Pertanyaannya kenapa (seolah-olah) mayoritas masyarakat Yogyakarta pro-penetapan untuk menentukan kepala daerah provinsi (gubernur)?
Pertanyaannya kenapa (seolah-olah) mayoritas masyarakat Yogyakarta pro-penetapan untuk menentukan kepala daerah provinsi (gubernur)?
Masyarakat Provinsi DI Yogyakarta antara lain Jogja, Bantul,Sleman,Kulonprogo, dan Gunung Kidul dengan jumlah populasi sekitar 3,5 juta manusia. Sebagian besar 70 persen adalah petani dan buruh, 25 persen wiraswasta dan lima persen adalah PNS/dosen/anggota dewan, karyawan BUMN dan pekerja formal lainnya.

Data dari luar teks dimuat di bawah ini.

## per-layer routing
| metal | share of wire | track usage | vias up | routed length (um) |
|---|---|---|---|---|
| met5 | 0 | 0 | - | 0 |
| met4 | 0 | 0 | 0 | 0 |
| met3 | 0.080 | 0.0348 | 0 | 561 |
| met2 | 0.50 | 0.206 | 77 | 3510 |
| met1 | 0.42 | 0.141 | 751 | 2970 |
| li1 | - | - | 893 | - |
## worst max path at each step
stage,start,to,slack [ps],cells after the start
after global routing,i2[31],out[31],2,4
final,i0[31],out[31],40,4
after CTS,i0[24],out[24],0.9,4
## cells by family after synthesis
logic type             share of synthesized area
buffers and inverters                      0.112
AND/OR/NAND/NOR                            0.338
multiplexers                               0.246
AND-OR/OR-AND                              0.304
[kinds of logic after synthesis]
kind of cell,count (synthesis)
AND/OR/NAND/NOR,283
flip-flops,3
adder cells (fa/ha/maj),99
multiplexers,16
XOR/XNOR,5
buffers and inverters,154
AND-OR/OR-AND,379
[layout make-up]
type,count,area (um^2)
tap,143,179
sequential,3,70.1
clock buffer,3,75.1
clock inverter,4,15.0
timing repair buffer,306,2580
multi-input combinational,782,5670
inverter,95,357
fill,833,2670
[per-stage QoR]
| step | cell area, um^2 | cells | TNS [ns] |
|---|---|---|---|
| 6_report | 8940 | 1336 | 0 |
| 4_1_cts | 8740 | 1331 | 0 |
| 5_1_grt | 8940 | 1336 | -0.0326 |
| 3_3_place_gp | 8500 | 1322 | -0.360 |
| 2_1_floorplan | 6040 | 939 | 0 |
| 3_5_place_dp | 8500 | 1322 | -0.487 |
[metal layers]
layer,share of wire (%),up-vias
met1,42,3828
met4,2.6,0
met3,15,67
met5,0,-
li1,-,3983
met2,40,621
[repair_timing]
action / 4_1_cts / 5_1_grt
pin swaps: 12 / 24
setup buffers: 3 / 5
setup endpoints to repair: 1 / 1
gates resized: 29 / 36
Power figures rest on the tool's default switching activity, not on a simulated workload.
--- flow/design.v ---
module control(in,instruc,status,dataa,balrv,jmxor,baln,jsp,bgezal,ori,
		memtoreg1,regdest1,regdest0,alusrc,memtoreg0,regwrite,memread,memwrite,branch,aluop1,aluop2);
input [5:0] in;
input [31:0] dataa,instruc;
input [2:0] status;
output balrv,jmxor,baln,jsp,bgezal,ori,
	memtoreg1,regdest1,regdest0,alusrc,memtoreg0,regwrite,memread,memwrite,branch,aluop1,aluop2;
wire [4:0] inst20_16 = instruc[20:16];
wire [4:0] inst15_11 = instruc[15:11];
wire [5:0] inst5_0 = instruc[5:0];
wire rformat,lw,sw,beq;
wire [5:0] opcode = {in[5],in[4],in[3],in[2],in[1],in[0]};
assign rformat= (in == 6'b0);
assign jmxor = rformat & (~|inst15_11) & (inst5_0 == 6'd34);  	 
assign balrv = rformat & (inst5_0 == 6'd22);			 
assign baln = opcode == 6'd27;
assign jsp = opcode == 6'd18; 
assign bgezal = (opcode == 6'd35) & (~|inst20_16);  		 
assign ori = opcode == 6'd13; 
assign lw=((in[5]& (~in[4])&(~in[3])&(~in[2])&in[1]&in[0])) & (|inst20_16);   
assign sw=in[5]& (~in[4])&in[3]&(~in[2])&in[1]&in[0];
assign beq=~in[5]& (~in[4])&(~in[3])&in[2]&(~in[1])&(~in[0]);
assign regdest0=rformat|baln;
assign regdest1 = baln|jmxor|bgezal;
assign alusrc=lw|sw;
assign memtoreg0=lw;
assign regwrite= (rformat & ~balrv) | lw | ori | (bgezal & ~dataa[31]) | (baln & status[1]) | (balrv & status[0]);
assign memread=lw|jsp|jmxor;
assign memwrite=sw;
assign branch=beq;
assign aluop1 = ori ? 1'b1 : rformat;	 
assign aluop2 = ori ? 1'b1 : beq;	 
assign memtoreg1 = baln|balrv|bgezal|jmxor;
endmodule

Dari demografi seperti itu saja sudah terbaca peta keadaan atau keinginan masyarakat Yogyakarta bila dikaitkan dengan pilihan pro penetapan atau pro-pemilihan untuk menentukan kepala daerah provinsi tersebut (baca gubernur).

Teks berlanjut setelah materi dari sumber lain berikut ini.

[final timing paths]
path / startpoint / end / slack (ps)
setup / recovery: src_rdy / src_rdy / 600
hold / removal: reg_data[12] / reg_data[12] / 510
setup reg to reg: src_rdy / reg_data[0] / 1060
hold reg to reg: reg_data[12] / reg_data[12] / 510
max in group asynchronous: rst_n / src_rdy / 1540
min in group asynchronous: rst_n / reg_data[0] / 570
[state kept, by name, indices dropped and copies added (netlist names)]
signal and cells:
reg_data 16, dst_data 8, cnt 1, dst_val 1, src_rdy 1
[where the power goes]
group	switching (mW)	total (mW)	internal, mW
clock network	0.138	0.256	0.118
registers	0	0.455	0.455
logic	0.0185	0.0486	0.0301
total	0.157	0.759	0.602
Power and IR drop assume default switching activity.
==> design/flow/run.sh <==
#!/bin/bash
# OpenROAD 26Q1-2900-gdf79404cd8, Yosys 0.63+post, stock flow scripts
make -C /OpenROAD-flow-scripts/flow DESIGN_CONFIG=/design/flow/config.mk WORK_HOME=/design/flow/orfs finish
==> design/flow/config.mk <==
export PLATFORM = sky130hd
export DESIGN_NAME = uart_rx
export DESIGN_NICKNAME = uart_rx
export VERILOG_FILES = /design/flow/design.v
export SDC_FILE = /design/flow/constraint.sdc
export NUM_CORES = 4
export LEC_CHECK = 1
export CORE_UTILIZATION = 30
==> design/flow/constraint.sdc <==
current_design uart_rx

set clk_period 4.2
set clk_io_pct 0.2

create_clock -name clk0 -period $clk_period [get_ports {sysclk}]

set non_clock_inputs [all_inputs -no_clocks]
set_input_delay [expr $clk_period * $clk_io_pct] -clock clk0 $non_clock_inputs
set_output_delay [expr $clk_period * $clk_io_pct] -clock clk0 [all_outputs]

Sosio-kultur masyarakat Yogyakarta khususnya kaum petani dan buruh yang setia dan menganggap sultan sebagai panutan dengan semboyan "pejah gesang nderek sultan" sangat kental terasa. Sedangkan di masyarakat Yogyakarta kelas menengah baik dalam arti ekonomi maupun intelektual/tingkat pendidikan akan terbagi menjadi 2 kelompok.
Kelompok ini yaitu pro-penetapan boleh dibilang kaum yang selama ini hidup nyaman dengan situasi sekarang dan disisi lain pro-pemilihan, orang-orang yang tertantang dengan intelektualitasnya dan ingin mendobrak kultur feodalisme yang masih berlaku di republik ini.
Amin Rais pada waktu masih menjadi ketua MPR pernah ditanya soal keistimewaan Yogyakarta yang substansinya adalah sultan (harus selalu) menjadi gubernur dan Sri Pakualam (harus juga) menjadi wakil gubernur Provinsi DI Yogyakarta. Amin mengatakan bahwa dia pada saatnya nanti akan "membereskan" masalah tersebut karena hal itu memang sudah tidak sesuai lagi dengan sistem demokrasi yang kita anut.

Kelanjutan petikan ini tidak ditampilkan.